Ask HN: Apartment in SF w/o a Job - Azuldolphin

My cofounder and I (YC W11 rejects) are moving to San Francisco in January to work full time on our start-up. We're leaving our jobs with enough savings to reasonably get by for a year.<p>Does anyone hav advice regarding finding an apartment without an income? Will having enough cash reserves to pay for 6 months up front be enough? Or will we have to find a guarantor? Or ... would it make sense to show our most recent pay stubs implying that we still have jobs, comfortable in the knowledge that we can afford to pay anyway?<p>I'm assuming this must be a pretty common situation in silicon valley, so there are probably precedents set...
======
jeffmould
I have been in a similar situation before. I offered to pay 3 months rent
ahead, along with the security deposit. The landlord countered back and we
agreed to sign a six month lease with the entire six months paid in advance.
Once I made it through the first six months he was agreeable to let me extend
for one year. But by this time I had a job so there was little to worry about.

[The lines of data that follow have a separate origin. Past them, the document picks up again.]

File: config.mk
export PLATFORM = sky130hd
export DESIGN_NAME = fifo_ctrl_regpx
export DESIGN_NICKNAME = d
export VERILOG_FILES = /design/src/rtl/fifo_ctrl_regpx.sv
export SDC_FILE = /design/constraint.sdc
export NUM_CORES = 1
export LEC_CHECK = 0
export CORE_ASPECT_RATIO = 0.8
export CORE_MARGIN = 4
export CORE_UTILIZATION = 47
export CTS_CLUSTER_SIZE = 25
export DETAILED_ROUTE_END_ITERATION = 8
export PLACE_DENSITY = 0.81
export REMOVE_ABC_BUFFERS = 1
export SLEW_MARGIN = 20
export SYNTH_ARGS = -nofsm -noshare
export SYNTH_HDL_FRONTEND = slang
export SYNTH_SLANG_ARGS = --single-unit
File: constraint.sdc
create_clock -name clk -period 4.85 [get_ports clk]
set_clock_uncertainty 0.15 [all_clocks]
set_input_delay 0.97 -clock clk [delete_from_list [all_inputs] [get_ports clk]]
set_output_delay 0.97 -clock clk [all_outputs]
set_load 0.01 [all_outputs]
File: src/rtl/fifo_ctrl_regpx.sv
// FIFO controller for an external 1R1W parity register array: pointer/count
// management, FWFT output buffer that hides the array read latency, and parity error capture.
module fifo_ctrl_regpx #(
    parameter int ADDRBIT = 9,
    parameter int DEPTH   = 512,
    parameter int WIDTH   = 32,
    parameter int AFULL   = 496
) (
    input  logic               clk,
    input  logic               rst,
    input  logic               push_vld,
    output logic               push_rdy,
    input  logic [WIDTH-1:0]   push_dat,
    output logic               pop_vld,
    input  logic               pop_rdy,
    output logic [WIDTH-1:0]   pop_dat,
    output logic               mem_we,
    output logic [ADDRBIT-1:0] mem_wa,
    output logic [WIDTH-1:0]   mem_di,
    output logic [ADDRBIT-1:0] mem_ra,
    input  logic [WIDTH-1:0]   mem_do,
    output logic [1:0]         mem_par_ctrl,
    input  logic               mem_par_err,
    input  logic               par_clr,
    input  logic               par_dis,
    output logic [ADDRBIT:0]   fifo_cnt,
    output logic               afull,
    output logic               par_err,
    output logic [ADDRBIT-1:0] par_err_addr
);

    localparam int CW = ADDRBIT + 1;
    localparam logic [ADDRBIT-1:0] LAST = ADDRBIT'(DEPTH - 1);

    logic [ADDRBIT-1:0] r_wptr;
    logic [ADDRBIT-1:0] r_rptr;
    logic [CW-1:0]      r_mcnt;
    logic               r_infl;
    logic [1:0]         r_ob_cnt;
    logic [WIDTH-1:0]   r_ob_head;
    logic [WIDTH-1:0]   r_ob_tail;
    logic [ADDRBIT-1:0] r_pa1;
    logic [ADDRBIT-1:0] r_pa2;
    logic [ADDRBIT-1:0] r_err_addr;
    logic               r_err_q;
    logic               r_captured;

    logic               w_accept;
    logic               w_issue;
    logic               w_pop;
    logic [2:0]         w_occ;

    assign push_rdy = !rst && (r_mcnt < CW'(DEPTH));
    assign w_accept = push_vld && push_rdy;

    assign mem_we = w_accept;
    assign mem_wa = r_wptr;
    assign mem_di = push_dat;
    assign mem_ra = r_rptr;

    assign pop_vld = (r_ob_cnt != 2'd0);
    assign pop_dat = r_ob_head;
    assign w_pop   = pop_vld && pop_rdy;

    // A same-cycle pop frees its buffer slot at this edge, so counting it keeps
    // the pop stream bubble-free while still never exceeding two buffered words.
    assign w_occ   = {1'b0, r_ob_cnt} + {2'b00, r_infl} - {2'b00, w_pop};
    assign w_issue = !rst && (r_mcnt != '0) && (w_occ < 3'd2);

    assign fifo_cnt = r_mcnt + CW'(r_infl) + CW'(r_ob_cnt);
    assign afull    = (fifo_cnt >= CW'(AFULL));

    assign mem_par_ctrl = {par_dis, par_clr};
    assign par_err      = mem_par_err;
    assign par_err_addr = r_err_addr;

    always_ff @(posedge clk) begin
        if (rst) begin
            r_wptr   <= '0;
            r_rptr   <= '0;
            r_mcnt   <= '0;
            r_infl   <= 1'b0;
            r_ob_cnt <= 2'd0;
        end else begin
            if (w_accept) r_wptr <= (r_wptr == LAST) ? '0 : r_wptr + ADDRBIT'(1);
            if (w_issue)  r_rptr <= (r_rptr == LAST) ? '0 : r_rptr + ADDRBIT'(1);
            r_mcnt   <= r_mcnt + CW'(w_accept) - CW'(w_issue);
            r_infl   <= w_issue;
            r_ob_cnt <= r_ob_cnt + 2'(r_infl) - 2'(w_pop);
        end
    end

    // Head register drives pop_dat directly so it holds its value when the buffer empties.
    always_ff @(posedge clk) begin
        if (rst) begin
            r_ob_head <= '0;
            r_ob_tail <= '0;
        end else if (w_pop && r_ob_cnt == 2'd2) begin
            r_ob_head <= r_ob_tail;
            if (r_infl) r_ob_tail <= mem_do;
        end else if (r_infl) begin
            if (r_ob_cnt == 2'd0 || w_pop) r_ob_head <= mem_do;
            else                           r_ob_tail <= mem_do;
        end
    end

    // Read addresses are delayed two cycles to line up with the array's error flag.
    always_ff @(posedge clk) begin
        if (rst) begin
            r_pa1      <= '0;
            r_pa2      <= '0;
            r_err_q    <= 1'b0;
            r_captured <= 1'b0;
            r_err_addr <= '0;
        end else begin
            r_pa1   <= r_rptr;
            r_pa2   <= r_pa1;
            r_err_q <= mem_par_err;
            if (par_clr) begin
                r_captured <= 1'b0;
                r_err_addr <= '0;
            end else if (mem_par_err && !r_err_q && !r_captured) begin
                r_captured <= 1'b1;
                r_err_addr <= r_pa2;
            end
        end
    end

endmodule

In talking with him though he would have let me extend either way since I had
been up front with him and showed I was capable of making payments. I also had
a good rental history and good credit so that helped significantly I believe.

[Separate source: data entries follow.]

==> src/rtl/shift_right_sequential.sv <==
// Multi-cycle logical/arithmetic right shifter, at most STEP bits per clock,
// valid/ready on both sides, one operation in flight.
//   clk, rst            : rising-edge clock, async active-low reset
//   in_valid/in_ready   : operand handshake (in, shamt, arith)
//   out_valid/out_ready : result handshake (out)
// Latency from accept edge to out_valid: 1 + ceil(shamt/STEP) edges.
module shift_right_sequential
    import shift_pkg::*;
#(
    parameter int N    = 32,
    parameter int STEP = SHIFT_STEP_DEFAULT
) (
    input  logic                 clk,
    input  logic                 rst,
    input  logic                 in_valid,
    output logic                 in_ready,
    input  logic [N-1:0]         in,
    input  logic [$clog2(N)-1:0] shamt,
    input  logic                 arith,
    output logic                 out_valid,
    input  logic                 out_ready,
    output logic [N-1:0]         out
);

    localparam int SW = $clog2(N);
    localparam int AW = $clog2(STEP) + 1;
    localparam logic [SW:0] STEP_W = (SW+1)'(STEP);

    shift_state_t  state, state_nxt;
    logic [N-1:0]  acc, acc_shifted;
    logic [SW-1:0] rem;
    shift_mode_t   mode;
    logic          sign;

    logic          fill;
    logic          last;
    logic [AW-1:0] step_amt;
    logic          accept;

    // Fill is frozen at accept so later input changes cannot leak in.
    assign fill     = (mode == SHIFT_ARITH) && sign;
    // rem is widened by one bit so STEP == N still compares correctly.
    assign last     = ({1'b0, rem} <= STEP_W);
    assign step_amt = last ? AW'(rem) : AW'(STEP);
    assign accept   = in_valid && in_ready;
    assign out      = acc;

    shift_right_step #(.N(N), .STEP(STEP), .AW(AW)) u_step (
        .data   (acc),
        .amt    (step_amt),
        .fill   (fill),
        .result (acc_shifted)
    );

    always_ff @(posedge clk or negedge rst) begin
        if (!rst) state <= S_IDLE;
        else      state <= state_nxt;
    end

    always_comb begin
        state_nxt = state;
        in_ready  = 1'b0;
        out_valid = 1'b0;
        case (state)
            S_IDLE: begin
                // Held low while reset is asserted even though state is IDLE.
                in_ready = rst;
                if (in_valid && rst)
                    state_nxt = (shamt == '0) ? S_DONE : S_SHIFT;
            end
            S_SHIFT: begin
                if (last) state_nxt = S_DONE;
            end
            S_DONE: begin
                out_valid = 1'b1;
                if (out_ready) state_nxt = S_IDLE;
            end
            default: state_nxt = S_IDLE;
        endcase
    end

    always_ff @(posedge clk or negedge rst) begin
        if (!rst) begin
            acc  <= '0;
            rem  <= '0;
            mode <= SHIFT_LOGICAL;
            sign <= 1'b0;
        end else if (accept) begin
            acc  <= in;
            rem  <= shamt;
            mode <= shift_mode_t'(arith);
            sign <= in[N-1];
        end else if (state == S_SHIFT) begin
            acc  <= acc_shifted;
            rem  <= rem - SW'(step_amt);
        end
    end

endmodule

==> config.mk <==
export PLATFORM = sky130hd
export DESIGN_NAME = shift_right_sequential
export DESIGN_NICKNAME = d
export VERILOG_FILES = /design/src/rtl/shift_pkg.sv /design/src/rtl/shift_right_step.sv /design/src/rtl/shift_right_sequential.sv
export SDC_FILE = /design/constraint.sdc
export NUM_CORES = 1
export LEC_CHECK = 0
export CAP_MARGIN = 20
export CORE_ASPECT_RATIO = 2
export CORE_UTILIZATION = 47
export CTS_CLUSTER_DIAMETER = 50
export DETAILED_ROUTE_END_ITERATION = 8
export PLACE_DENSITY = 0.77
export SETUP_SLACK_MARGIN = 0.2
export SYNTH_ARGS = -nofsm -noshare
export SYNTH_HDL_FRONTEND = slang
export SYNTH_HIERARCHICAL = 1
export SYNTH_SLANG_ARGS = --single-unit
==> constraint.sdc <==
create_clock -name clk -period 2.4 [get_ports clk]
set_input_delay 0.48 -clock clk [delete_from_list [all_inputs] [get_ports clk]]
set_output_delay 0.48 -clock clk [all_outputs]
set_load 0.05 [all_outputs]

I have had friends though that had to get a cosigner (parent) to sign along
with them.

Just be upfront with the landlord and explain the situation clearly. In my
case I went in showing bank statements and my ability to pay for a year
upfront if needed. It definitely helped his comfort level. One thing I also
found is you will have an easier time with an individual landlord rather than
some corporate management company.

------
lian
You can find places in SF with short leases if you look hard enough, ranging
from even 1-3 months. When moving into such a situation about a month ago, all
it took was having my credit report, lease agreement and a verbal pledge that
I would have no trouble paying the rent for at least the term of the lease. I
agree that you should seek out an individual landlord, be up front, and have
sufficient documentation to prove your commitment.